About this task
Tally up how many lines in the listing below contain the string "synthesized", and give only the total.

Listed records
################

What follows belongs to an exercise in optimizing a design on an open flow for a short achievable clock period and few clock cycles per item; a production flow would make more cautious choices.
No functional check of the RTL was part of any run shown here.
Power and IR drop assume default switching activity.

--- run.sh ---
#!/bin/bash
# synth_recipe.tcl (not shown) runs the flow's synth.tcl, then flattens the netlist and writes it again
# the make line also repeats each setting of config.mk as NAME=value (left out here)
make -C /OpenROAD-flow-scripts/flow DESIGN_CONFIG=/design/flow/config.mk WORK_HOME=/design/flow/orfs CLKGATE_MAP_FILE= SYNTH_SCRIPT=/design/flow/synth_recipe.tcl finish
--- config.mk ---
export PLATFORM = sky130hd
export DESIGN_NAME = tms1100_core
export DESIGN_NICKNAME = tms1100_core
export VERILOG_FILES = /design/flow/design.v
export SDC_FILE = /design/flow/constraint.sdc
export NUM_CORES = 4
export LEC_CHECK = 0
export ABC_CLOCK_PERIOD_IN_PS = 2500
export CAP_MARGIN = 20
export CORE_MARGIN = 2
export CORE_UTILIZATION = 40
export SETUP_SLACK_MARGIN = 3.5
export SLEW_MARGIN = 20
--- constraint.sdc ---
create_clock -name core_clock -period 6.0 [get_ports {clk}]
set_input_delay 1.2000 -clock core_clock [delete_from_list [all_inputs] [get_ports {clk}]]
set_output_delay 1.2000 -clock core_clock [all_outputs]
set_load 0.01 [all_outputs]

################

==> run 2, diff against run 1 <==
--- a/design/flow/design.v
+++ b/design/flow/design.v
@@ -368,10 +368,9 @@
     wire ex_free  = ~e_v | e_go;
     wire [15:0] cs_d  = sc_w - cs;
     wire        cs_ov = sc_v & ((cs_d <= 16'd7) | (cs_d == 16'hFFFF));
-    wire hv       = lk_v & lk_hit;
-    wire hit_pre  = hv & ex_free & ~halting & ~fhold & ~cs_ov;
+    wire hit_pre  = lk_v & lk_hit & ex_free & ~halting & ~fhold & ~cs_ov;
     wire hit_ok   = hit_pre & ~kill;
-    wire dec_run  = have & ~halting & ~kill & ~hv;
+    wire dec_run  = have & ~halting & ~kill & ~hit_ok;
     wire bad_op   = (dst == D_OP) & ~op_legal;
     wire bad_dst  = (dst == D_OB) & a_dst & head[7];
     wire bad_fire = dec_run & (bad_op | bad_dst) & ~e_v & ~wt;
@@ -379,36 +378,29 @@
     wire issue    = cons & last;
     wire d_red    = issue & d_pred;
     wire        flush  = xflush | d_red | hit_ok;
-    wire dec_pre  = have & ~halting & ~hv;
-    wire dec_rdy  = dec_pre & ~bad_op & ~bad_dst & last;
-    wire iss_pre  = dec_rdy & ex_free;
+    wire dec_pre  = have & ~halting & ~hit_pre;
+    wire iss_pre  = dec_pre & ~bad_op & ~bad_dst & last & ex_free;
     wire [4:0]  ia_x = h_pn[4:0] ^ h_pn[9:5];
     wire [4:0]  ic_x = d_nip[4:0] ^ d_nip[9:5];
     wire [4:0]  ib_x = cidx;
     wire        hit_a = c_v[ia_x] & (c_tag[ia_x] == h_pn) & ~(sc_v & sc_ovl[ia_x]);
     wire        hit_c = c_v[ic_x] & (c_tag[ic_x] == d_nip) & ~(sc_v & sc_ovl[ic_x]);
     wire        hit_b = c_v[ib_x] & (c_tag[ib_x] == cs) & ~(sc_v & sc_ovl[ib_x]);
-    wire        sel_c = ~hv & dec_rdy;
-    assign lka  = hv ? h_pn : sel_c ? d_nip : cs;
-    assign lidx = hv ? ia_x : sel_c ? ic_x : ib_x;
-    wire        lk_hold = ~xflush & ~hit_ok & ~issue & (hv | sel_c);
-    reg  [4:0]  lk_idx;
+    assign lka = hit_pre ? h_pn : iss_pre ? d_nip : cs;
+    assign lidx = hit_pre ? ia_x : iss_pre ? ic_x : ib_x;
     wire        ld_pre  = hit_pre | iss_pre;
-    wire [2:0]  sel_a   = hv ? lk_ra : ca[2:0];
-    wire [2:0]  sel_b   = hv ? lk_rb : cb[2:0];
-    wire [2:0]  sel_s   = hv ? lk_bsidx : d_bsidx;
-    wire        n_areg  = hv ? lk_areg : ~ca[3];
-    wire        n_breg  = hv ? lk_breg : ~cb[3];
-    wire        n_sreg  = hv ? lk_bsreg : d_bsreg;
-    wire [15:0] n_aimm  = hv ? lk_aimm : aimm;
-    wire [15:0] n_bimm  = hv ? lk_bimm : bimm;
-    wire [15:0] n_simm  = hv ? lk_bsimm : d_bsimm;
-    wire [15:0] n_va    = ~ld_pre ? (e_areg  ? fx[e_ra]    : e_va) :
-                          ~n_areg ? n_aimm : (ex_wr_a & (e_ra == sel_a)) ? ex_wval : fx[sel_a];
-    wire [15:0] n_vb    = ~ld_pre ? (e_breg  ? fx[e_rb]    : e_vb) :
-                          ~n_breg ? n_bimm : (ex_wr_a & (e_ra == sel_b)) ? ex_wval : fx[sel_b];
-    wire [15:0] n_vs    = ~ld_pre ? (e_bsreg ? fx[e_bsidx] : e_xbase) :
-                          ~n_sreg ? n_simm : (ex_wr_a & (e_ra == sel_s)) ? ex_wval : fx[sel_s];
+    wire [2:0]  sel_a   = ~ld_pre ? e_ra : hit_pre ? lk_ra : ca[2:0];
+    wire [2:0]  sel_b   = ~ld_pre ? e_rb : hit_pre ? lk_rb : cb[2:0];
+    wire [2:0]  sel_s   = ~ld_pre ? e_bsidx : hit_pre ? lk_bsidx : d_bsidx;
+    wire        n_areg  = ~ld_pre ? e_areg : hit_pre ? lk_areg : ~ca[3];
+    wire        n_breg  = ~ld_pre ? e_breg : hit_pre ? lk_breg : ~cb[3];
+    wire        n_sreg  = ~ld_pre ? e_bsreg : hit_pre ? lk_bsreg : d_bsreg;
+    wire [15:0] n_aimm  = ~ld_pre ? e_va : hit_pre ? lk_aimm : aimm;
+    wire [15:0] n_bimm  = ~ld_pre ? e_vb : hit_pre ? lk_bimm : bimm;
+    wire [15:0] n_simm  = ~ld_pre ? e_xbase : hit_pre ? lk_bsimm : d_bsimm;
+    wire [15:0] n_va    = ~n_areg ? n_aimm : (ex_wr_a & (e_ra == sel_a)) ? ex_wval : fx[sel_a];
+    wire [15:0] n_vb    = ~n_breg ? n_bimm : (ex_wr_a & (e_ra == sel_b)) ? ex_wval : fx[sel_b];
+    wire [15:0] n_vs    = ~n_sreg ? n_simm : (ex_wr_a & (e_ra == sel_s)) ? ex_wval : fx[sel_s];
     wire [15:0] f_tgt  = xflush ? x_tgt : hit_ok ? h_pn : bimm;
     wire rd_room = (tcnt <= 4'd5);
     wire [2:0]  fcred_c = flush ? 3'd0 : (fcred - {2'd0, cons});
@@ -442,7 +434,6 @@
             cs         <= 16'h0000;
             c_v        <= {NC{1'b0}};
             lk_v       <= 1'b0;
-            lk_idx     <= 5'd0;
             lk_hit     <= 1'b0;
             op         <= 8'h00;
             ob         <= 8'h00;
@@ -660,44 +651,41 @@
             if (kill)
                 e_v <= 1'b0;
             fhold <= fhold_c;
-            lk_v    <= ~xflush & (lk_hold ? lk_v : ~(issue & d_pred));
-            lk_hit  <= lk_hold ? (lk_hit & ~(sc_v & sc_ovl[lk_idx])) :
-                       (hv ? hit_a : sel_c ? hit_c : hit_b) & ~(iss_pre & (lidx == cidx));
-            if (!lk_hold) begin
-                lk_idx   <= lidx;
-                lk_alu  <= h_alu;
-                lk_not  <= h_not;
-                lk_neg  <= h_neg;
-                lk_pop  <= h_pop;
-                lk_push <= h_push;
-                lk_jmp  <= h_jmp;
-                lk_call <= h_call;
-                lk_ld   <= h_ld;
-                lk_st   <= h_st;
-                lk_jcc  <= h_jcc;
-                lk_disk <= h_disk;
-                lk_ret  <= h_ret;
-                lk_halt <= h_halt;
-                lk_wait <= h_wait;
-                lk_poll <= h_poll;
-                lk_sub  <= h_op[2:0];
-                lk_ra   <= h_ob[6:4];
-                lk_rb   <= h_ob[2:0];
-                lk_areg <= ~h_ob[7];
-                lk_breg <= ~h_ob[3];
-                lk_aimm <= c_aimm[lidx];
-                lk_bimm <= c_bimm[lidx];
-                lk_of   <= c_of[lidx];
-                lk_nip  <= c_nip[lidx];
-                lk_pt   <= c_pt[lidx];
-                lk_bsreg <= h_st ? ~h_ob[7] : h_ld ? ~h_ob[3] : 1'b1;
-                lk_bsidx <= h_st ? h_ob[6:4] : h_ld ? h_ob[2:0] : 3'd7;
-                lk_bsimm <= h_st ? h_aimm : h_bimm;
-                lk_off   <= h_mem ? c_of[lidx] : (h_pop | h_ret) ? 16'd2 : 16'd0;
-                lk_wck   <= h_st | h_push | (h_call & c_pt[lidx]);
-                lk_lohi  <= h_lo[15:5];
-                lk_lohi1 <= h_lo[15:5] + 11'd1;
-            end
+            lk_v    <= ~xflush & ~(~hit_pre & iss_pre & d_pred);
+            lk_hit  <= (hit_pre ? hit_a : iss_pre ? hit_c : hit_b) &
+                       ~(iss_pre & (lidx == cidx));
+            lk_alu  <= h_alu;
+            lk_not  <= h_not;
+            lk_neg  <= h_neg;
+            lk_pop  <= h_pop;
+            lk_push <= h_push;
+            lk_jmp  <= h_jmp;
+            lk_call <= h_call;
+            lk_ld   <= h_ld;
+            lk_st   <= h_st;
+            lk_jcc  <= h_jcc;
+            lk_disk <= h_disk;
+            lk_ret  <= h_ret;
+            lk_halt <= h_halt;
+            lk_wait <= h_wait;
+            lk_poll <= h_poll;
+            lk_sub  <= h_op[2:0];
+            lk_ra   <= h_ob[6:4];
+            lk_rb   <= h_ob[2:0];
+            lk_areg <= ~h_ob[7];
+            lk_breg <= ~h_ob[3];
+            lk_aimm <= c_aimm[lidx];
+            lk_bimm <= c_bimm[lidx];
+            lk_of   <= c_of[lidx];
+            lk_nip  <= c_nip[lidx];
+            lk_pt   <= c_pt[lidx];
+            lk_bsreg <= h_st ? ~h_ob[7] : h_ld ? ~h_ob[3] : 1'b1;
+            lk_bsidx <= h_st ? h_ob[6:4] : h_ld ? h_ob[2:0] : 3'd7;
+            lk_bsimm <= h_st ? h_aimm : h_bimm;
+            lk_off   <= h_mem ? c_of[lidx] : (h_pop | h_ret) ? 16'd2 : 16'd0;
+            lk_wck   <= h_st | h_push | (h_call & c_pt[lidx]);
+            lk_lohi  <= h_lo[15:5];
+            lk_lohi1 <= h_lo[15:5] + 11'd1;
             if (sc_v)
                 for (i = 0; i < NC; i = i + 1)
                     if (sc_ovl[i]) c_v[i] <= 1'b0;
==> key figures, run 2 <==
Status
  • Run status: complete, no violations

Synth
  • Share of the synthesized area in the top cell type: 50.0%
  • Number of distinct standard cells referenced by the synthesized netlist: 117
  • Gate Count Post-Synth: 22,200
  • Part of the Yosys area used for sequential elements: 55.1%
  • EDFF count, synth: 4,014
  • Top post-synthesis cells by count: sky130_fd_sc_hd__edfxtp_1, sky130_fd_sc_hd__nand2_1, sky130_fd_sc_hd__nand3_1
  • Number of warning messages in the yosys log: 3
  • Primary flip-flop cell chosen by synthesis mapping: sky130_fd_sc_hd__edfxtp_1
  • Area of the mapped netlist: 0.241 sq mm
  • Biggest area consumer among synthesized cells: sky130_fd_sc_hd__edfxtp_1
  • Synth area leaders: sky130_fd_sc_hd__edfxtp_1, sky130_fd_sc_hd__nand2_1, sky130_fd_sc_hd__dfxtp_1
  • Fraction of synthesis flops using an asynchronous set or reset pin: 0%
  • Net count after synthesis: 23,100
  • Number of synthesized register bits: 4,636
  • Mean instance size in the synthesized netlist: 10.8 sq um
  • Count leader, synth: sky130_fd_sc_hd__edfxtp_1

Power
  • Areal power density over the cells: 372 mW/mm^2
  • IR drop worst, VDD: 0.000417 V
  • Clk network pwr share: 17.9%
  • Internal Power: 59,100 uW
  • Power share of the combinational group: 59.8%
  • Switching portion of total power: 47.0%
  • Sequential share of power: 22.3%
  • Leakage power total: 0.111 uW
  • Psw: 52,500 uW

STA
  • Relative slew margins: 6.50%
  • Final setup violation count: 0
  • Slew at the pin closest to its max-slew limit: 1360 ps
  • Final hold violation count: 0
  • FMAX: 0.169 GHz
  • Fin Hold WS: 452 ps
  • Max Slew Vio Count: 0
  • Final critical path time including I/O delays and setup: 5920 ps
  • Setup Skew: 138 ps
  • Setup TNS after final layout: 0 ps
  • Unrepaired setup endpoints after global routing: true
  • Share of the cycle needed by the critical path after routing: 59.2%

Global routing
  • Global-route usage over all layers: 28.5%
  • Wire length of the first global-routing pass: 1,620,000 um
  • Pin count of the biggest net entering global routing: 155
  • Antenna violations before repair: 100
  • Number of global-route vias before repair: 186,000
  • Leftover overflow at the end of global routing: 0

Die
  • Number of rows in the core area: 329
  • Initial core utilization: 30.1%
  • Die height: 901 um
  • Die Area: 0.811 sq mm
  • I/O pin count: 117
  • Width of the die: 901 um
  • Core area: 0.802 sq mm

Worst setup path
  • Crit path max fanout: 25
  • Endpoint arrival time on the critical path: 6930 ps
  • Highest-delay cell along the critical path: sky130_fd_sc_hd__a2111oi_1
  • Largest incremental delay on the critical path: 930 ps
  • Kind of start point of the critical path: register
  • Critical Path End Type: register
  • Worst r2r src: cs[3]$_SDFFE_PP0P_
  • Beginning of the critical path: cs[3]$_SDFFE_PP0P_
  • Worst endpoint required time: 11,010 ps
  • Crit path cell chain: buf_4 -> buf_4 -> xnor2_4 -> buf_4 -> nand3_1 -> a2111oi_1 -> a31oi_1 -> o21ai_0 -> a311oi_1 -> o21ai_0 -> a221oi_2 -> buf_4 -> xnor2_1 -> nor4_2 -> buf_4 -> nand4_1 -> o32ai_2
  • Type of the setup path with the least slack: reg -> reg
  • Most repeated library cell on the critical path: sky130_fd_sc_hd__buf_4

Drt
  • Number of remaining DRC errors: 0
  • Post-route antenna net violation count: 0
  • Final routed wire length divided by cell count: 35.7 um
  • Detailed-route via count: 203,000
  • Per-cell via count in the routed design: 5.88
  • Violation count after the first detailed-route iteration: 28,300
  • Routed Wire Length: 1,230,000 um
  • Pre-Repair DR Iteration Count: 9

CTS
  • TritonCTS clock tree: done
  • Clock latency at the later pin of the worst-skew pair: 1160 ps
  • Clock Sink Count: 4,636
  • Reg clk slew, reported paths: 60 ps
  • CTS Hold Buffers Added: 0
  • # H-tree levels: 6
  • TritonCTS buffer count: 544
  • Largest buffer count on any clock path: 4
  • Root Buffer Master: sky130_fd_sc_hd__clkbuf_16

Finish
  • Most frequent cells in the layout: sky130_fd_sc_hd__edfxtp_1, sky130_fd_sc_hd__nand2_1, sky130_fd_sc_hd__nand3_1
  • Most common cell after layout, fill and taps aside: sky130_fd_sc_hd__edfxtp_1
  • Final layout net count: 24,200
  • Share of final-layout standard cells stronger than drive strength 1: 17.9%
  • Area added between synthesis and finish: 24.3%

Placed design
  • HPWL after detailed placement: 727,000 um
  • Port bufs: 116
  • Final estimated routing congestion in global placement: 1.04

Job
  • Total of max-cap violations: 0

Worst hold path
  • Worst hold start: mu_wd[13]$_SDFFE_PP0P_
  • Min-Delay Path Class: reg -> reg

################

Result of the exercise
5